Prostat her erkekte doğuştan var olan bir salgı bezi organıdır. Bu salgı bezinde 3 çeşit hastalık oluşur.
1:) Prostat iltihapları
2:) 40 yaş sonrası görülen protatın iyi huylu büyümesi
3:) Yine 40 yaşından sonra ortaya çıkan prostat kanseri
Yunanca (prostates) koruyucu anlamına gelen ‘prostat‘, boşaltım sisteminin sonunda, mesane ve dış idrar kanalı arasında bulunan kestaneye benzeyen bir organdır. Prostat bir hastalık değil, tüm erkeklerde bulunan bir organdır.
Prostat, sadece erkeklerde bulunan bir salgı bezi ve sex organıdır. Kadınlarda prostat ve prostat işlevi gören başka bir organ yoktur.
Prostat; idrar kesesi ile dış idrar yolu arasında yerleşen, ceviz büyüklüğünde, 18 – 20 gr. ağırlığında, yardımcı bir sex organıdır. Temel işlevi, meninin sıvı kısmının oluşturulmasına yardımcı olması ve erkeklerin enfeksiyon kapmasını önleyici olmasıdır. Prostat, yaş ilerledikçe büyüyen bir organdır. Yaklaşık olarak 25 – 30 yaşından sonra büyümeye başlar, prostat hastalıkları bulguları 50 yaş civarında ortaya çıkmaya başlar.
Prostata bağlı hastalıklar kendini nasıl belli eder?
Prostattaki iltihap, yaşlılığa bağlı olarak büyüme veya kansere bağlı olarak çıkan şikayetler aynıdır. Genelde bunlar; sık idrara çıkma, idrar yaparken yanma, idrarı tam yapamama hissi, idrar yapamama gibi şikayetlerdir.
Prostatta iltihap, büyüme ve kanser olmak üzere üç türlü sorun olabilir.
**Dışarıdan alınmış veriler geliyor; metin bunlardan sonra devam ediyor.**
`src/rtl/wb_stage_regfile.sv`:
```
// wb_stage_regfile
// EX/WB pipeline register feeding an 8-entry architectural register file.
// The EX/WB register captures the EX-stage result one cycle after it is
// sampled. The register file commits it on the following edge. Two
// combinational read ports see the WB-stage value through a write-through
// bypass until it is committed.
//
// Ports
//   clk            rising-edge clock
//   reset          asynchronous, active-high reset
//   stall          hold the EX/WB register and suppress commit
//   flush          squash the instruction entering EX/WB (overrides stall)
//   EX_regWrite    EX-stage instruction writes a register
//   EX_Rd          EX-stage destination register
//   EX_result      EX-stage result
//   EX_WB_regWrite registered write-enable of the WB-stage instruction
//   EX_WB_Rd_out   registered destination of the WB-stage instruction
//   EX_WB_data_out registered result of the WB-stage instruction
//   rd_addr_a/b    read addresses
//   rd_data_a/b    combinational read data (R0 reads as zero)
//   commit_cnt     count of committed register writes, wraps 255 -> 0
module wb_stage_regfile #(
    parameter int DATA_W = 16
) (
    input  logic              clk,
    input  logic              reset,
    input  logic              stall,
    input  logic              flush,
    input  logic              EX_regWrite,
    input  logic [2:0]        EX_Rd,
    input  logic [DATA_W-1:0] EX_result,
    output logic              EX_WB_regWrite,
    output logic [2:0]        EX_WB_Rd_out,
    output logic [DATA_W-1:0] EX_WB_data_out,
    input  logic [2:0]        rd_addr_a,
    input  logic [2:0]        rd_addr_b,
    output logic [DATA_W-1:0] rd_data_a,
    output logic [DATA_W-1:0] rd_data_b,
    output logic [7:0]        commit_cnt
);

    // Entry 0 is never written, so it stays at its reset value of zero.
    logic [DATA_W-1:0] regs [8];
    logic              do_commit;

    // Commit whenever WB holds a valid write and the pipe is not stalled.
    // A flush without stall still commits the instruction already in WB.
    assign do_commit = EX_WB_regWrite & ~stall;

    // EX/WB pipeline register: flush clears, stall holds, else capture EX.
    always_ff @(posedge clk or posedge reset) begin
        if (reset) begin
            EX_WB_regWrite <= 1'b0;
            EX_WB_Rd_out   <= 3'd0;
            EX_WB_data_out <= '0;
        end else if (flush) begin
            EX_WB_regWrite <= 1'b0;
            EX_WB_Rd_out   <= 3'd0;
            EX_WB_data_out <= '0;
        end else if (!stall) begin
            // Writes to R0 enter WB disabled so forwarding never matches R0.
            EX_WB_regWrite <= EX_regWrite & (EX_Rd != 3'd0);
            EX_WB_Rd_out   <= EX_Rd;
            EX_WB_data_out <= EX_result;
        end else begin
            EX_WB_regWrite <= EX_WB_regWrite;
            EX_WB_Rd_out   <= EX_WB_Rd_out;
            EX_WB_data_out <= EX_WB_data_out;
        end
    end

    // Architectural register file write port.
    always_ff @(posedge clk or posedge reset) begin
        if (reset) begin
            for (int i = 0; i < 8; i++) begin
                regs[i] <= '0;
            end
        end else if (do_commit && (EX_WB_Rd_out != 3'd0)) begin
            regs[EX_WB_Rd_out] <= EX_WB_data_out;
        end else begin
            regs <= regs;
        end
    end

    // Commit counter; natural 8-bit wrap is intended.
    always_ff @(posedge clk or posedge reset) begin
        if (reset) begin
            commit_cnt <= 8'd0;
        end else if (do_commit) begin
            commit_cnt <= commit_cnt + 8'd1;
        end else begin
            commit_cnt <= commit_cnt;
        end
    end

    // Read port A: zero for R0, bypass from WB, else stored value.
    always_comb begin
        rd_data_a = '0;
        if (rd_addr_a == 3'd0) begin
            rd_data_a = '0;
        end else if (EX_WB_regWrite && (EX_WB_Rd_out == rd_addr_a)) begin
            rd_data_a = EX_WB_data_out;
        end else begin
            rd_data_a = regs[rd_addr_a];
        end
    end

    // Read port B: same rules as port A, independent address.
    always_comb begin
        rd_data_b = '0;
        if (rd_addr_b == 3'd0) begin
            rd_data_b = '0;
        end else if (EX_WB_regWrite && (EX_WB_Rd_out == rd_addr_b)) begin
            rd_data_b = EX_WB_data_out;
        end else begin
            rd_data_b = regs[rd_addr_b];
        end
    end

endmodule
```
### config.mk
export PLATFORM = sky130hd
export DESIGN_NAME = midi_note_tracker
export DESIGN_NICKNAME = d
export VERILOG_FILES = /design/src/rtl/midi_note_tracker.sv
export SDC_FILE = /design/constraint.sdc
export NUM_CORES = 1
export LEC_CHECK = 0
export CAP_MARGIN = 20
export CORE_MARGIN = 8
export CORE_UTILIZATION = 62
export DETAILED_ROUTE_END_ITERATION = 8
export PLACE_DENSITY = 0.81
export SYNTH_ARGS = -nofsm -noshare
export SYNTH_HDL_FRONTEND = slang
export SYNTH_SLANG_ARGS = --single-unit
export TNS_END_PERCENT = 30
### constraint.sdc
create_clock -name clk -period 3.85 [get_ports clk]
set_input_delay 0.77 -clock clk [delete_from_list [all_inputs] [get_ports clk]]
set_output_delay 0.77 -clock clk [all_outputs]
set_load 0.05 [all_outputs]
Yukarıda bahsedilen şikayetlere bağlı olarak bu sorunların saptanmasında yapılması gerekli olan bazı tetkik ve muayeneler vardır. Öncelikle hastaların makattan prostat muayenesi istenir. Bu muayene parmak yardımı ile makattan yapılan bir muayenedir ve prostattaki büyümenin özellikleri tespit edilir. Ardından tam idrar tahlili ve PSA (Prostat Spesifik Antijen) adı verilen kan tahlili istenir. PSA kan tahlili kanser şüphesi için önemli bir ön testtir.
Ultrasonografi yöntemi ile prostatın büyüklüğü, mesanenin kalınlığı, varsa böbreklerdeki tıkanıklıklar tesbit edilir. İşeme sonrasında mesanede idrar kalıp kalmadığına bakılır. Hastaların işeme hızı, bilgisayarlı ölçüm sistemi ile (üroflowmetri) ölçülerek prostata bağlı tıkanıklık konusunda bilgi alınır.
Ancak tüm bu yöntemler bize hastalığın tipi konusunda bilgi vermezler. Prostata bağlı tıkanıklık ve prostat muayenesi için gelen hastalarda muayenede bir özellik bulunmaz ve PSA değerleri de normal değerlerde çıkarsa bu hastada normal prostat büyümesi vardır denilebilir. Ancak bu hasta elli yaşından küçükse daha detaylı tetkiklerin yapılması istenebilir.
Muayenesinde, PSA değerinde veya her ikisinde birden sorun olan hastalarda hangi tip büyümenin olduğunu anlayabilmek için, prostattan özel aletlerle biyopsi alınarak patolojik olarak incelenmesi gerekir.